GIVEN ENTRIES:
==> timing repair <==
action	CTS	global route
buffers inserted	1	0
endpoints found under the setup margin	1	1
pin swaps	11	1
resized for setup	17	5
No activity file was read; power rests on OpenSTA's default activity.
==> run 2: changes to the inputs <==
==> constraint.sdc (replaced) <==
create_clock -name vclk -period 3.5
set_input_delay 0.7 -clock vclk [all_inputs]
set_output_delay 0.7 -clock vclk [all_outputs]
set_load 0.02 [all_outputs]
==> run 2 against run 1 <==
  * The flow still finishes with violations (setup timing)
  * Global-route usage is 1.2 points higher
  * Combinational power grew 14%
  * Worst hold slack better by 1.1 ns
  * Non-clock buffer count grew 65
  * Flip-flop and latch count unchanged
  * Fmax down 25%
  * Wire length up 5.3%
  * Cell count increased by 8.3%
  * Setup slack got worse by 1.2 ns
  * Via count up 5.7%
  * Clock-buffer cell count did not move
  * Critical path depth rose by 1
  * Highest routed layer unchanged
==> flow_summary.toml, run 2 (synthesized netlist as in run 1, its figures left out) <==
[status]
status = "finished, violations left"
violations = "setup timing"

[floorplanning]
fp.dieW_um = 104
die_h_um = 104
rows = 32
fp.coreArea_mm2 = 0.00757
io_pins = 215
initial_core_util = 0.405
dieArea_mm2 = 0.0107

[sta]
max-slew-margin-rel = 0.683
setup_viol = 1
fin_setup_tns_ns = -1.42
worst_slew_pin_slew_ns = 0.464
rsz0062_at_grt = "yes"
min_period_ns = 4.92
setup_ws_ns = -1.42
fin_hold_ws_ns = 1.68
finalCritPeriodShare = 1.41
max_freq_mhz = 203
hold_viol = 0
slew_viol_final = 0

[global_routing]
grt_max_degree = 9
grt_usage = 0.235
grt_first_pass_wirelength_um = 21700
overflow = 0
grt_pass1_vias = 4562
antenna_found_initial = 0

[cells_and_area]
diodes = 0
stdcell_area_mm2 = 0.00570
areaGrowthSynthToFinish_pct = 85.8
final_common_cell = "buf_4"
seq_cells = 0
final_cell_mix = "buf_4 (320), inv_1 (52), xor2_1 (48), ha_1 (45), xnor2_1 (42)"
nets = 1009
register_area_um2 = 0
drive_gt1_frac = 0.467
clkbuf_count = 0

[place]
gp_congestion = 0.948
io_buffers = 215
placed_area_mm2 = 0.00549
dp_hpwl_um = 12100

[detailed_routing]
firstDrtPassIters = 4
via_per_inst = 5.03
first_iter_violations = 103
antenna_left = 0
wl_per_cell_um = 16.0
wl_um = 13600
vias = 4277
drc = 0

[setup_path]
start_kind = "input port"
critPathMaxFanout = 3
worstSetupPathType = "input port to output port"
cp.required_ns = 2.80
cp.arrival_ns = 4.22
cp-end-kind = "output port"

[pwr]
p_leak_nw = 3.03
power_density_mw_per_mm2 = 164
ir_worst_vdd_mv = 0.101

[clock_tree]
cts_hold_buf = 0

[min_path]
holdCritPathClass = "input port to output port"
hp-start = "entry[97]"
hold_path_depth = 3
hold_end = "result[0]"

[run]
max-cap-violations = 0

REQUIRED ACTION:
Every line of the listing is to be returned exactly as given.

SOLUTION:
==> timing repair <==
action	CTS	global route
buffers inserted	1	0
endpoints found under the setup margin	1	1
pin swaps	11	1
resized for setup	17	5
No activity file was read; power rests on OpenSTA's default activity.
==> run 2: changes to the inputs <==
==> constraint.sdc (replaced) <==
create_clock -name vclk -period 3.5
set_input_delay 0.7 -clock vclk [all_inputs]
set_output_delay 0.7 -clock vclk [all_outputs]
set_load 0.02 [all_outputs]
==> run 2 against run 1 <==
  * The flow still finishes with violations (setup timing)
  * Global-route usage is 1.2 points higher
  * Combinational power grew 14%
  * Worst hold slack better by 1.1 ns
  * Non-clock buffer count grew 65
  * Flip-flop and latch count unchanged
  * Fmax down 25%
  * Wire length up 5.3%
  * Cell count increased by 8.3%
  * Setup slack got worse by 1.2 ns
  * Via count up 5.7%
  * Clock-buffer cell count did not move
  * Critical path depth rose by 1
  * Highest routed layer unchanged
==> flow_summary.toml, run 2 (synthesized netlist as in run 1, its figures left out) <==
[status]
status = "finished, violations left"
violations = "setup timing"

[floorplanning]
fp.dieW_um = 104
die_h_um = 104
rows = 32
fp.coreArea_mm2 = 0.00757
io_pins = 215
initial_core_util = 0.405
dieArea_mm2 = 0.0107

[sta]
max-slew-margin-rel = 0.683
setup_viol = 1
fin_setup_tns_ns = -1.42
worst_slew_pin_slew_ns = 0.464
rsz0062_at_grt = "yes"
min_period_ns = 4.92
setup_ws_ns = -1.42
fin_hold_ws_ns = 1.68
finalCritPeriodShare = 1.41
max_freq_mhz = 203
hold_viol = 0
slew_viol_final = 0

[global_routing]
grt_max_degree = 9
grt_usage = 0.235
grt_first_pass_wirelength_um = 21700
overflow = 0
grt_pass1_vias = 4562
antenna_found_initial = 0

[cells_and_area]
diodes = 0
stdcell_area_mm2 = 0.00570
areaGrowthSynthToFinish_pct = 85.8
final_common_cell = "buf_4"
seq_cells = 0
final_cell_mix = "buf_4 (320), inv_1 (52), xor2_1 (48), ha_1 (45), xnor2_1 (42)"
nets = 1009
register_area_um2 = 0
drive_gt1_frac = 0.467
clkbuf_count = 0

[place]
gp_congestion = 0.948
io_buffers = 215
placed_area_mm2 = 0.00549
dp_hpwl_um = 12100

[detailed_routing]
firstDrtPassIters = 4
via_per_inst = 5.03
first_iter_violations = 103
antenna_left = 0
wl_per_cell_um = 16.0
wl_um = 13600
vias = 4277
drc = 0

[setup_path]
start_kind = "input port"
critPathMaxFanout = 3
worstSetupPathType = "input port to output port"
cp.required_ns = 2.80
cp.arrival_ns = 4.22
cp-end-kind = "output port"

[pwr]
p_leak_nw = 3.03
power_density_mw_per_mm2 = 164
ir_worst_vdd_mv = 0.101

[clock_tree]
cts_hold_buf = 0

[min_path]
holdCritPathClass = "input port to output port"
hp-start = "entry[97]"
hold_path_depth = 3
hold_end = "result[0]"

[run]
max-cap-violations = 0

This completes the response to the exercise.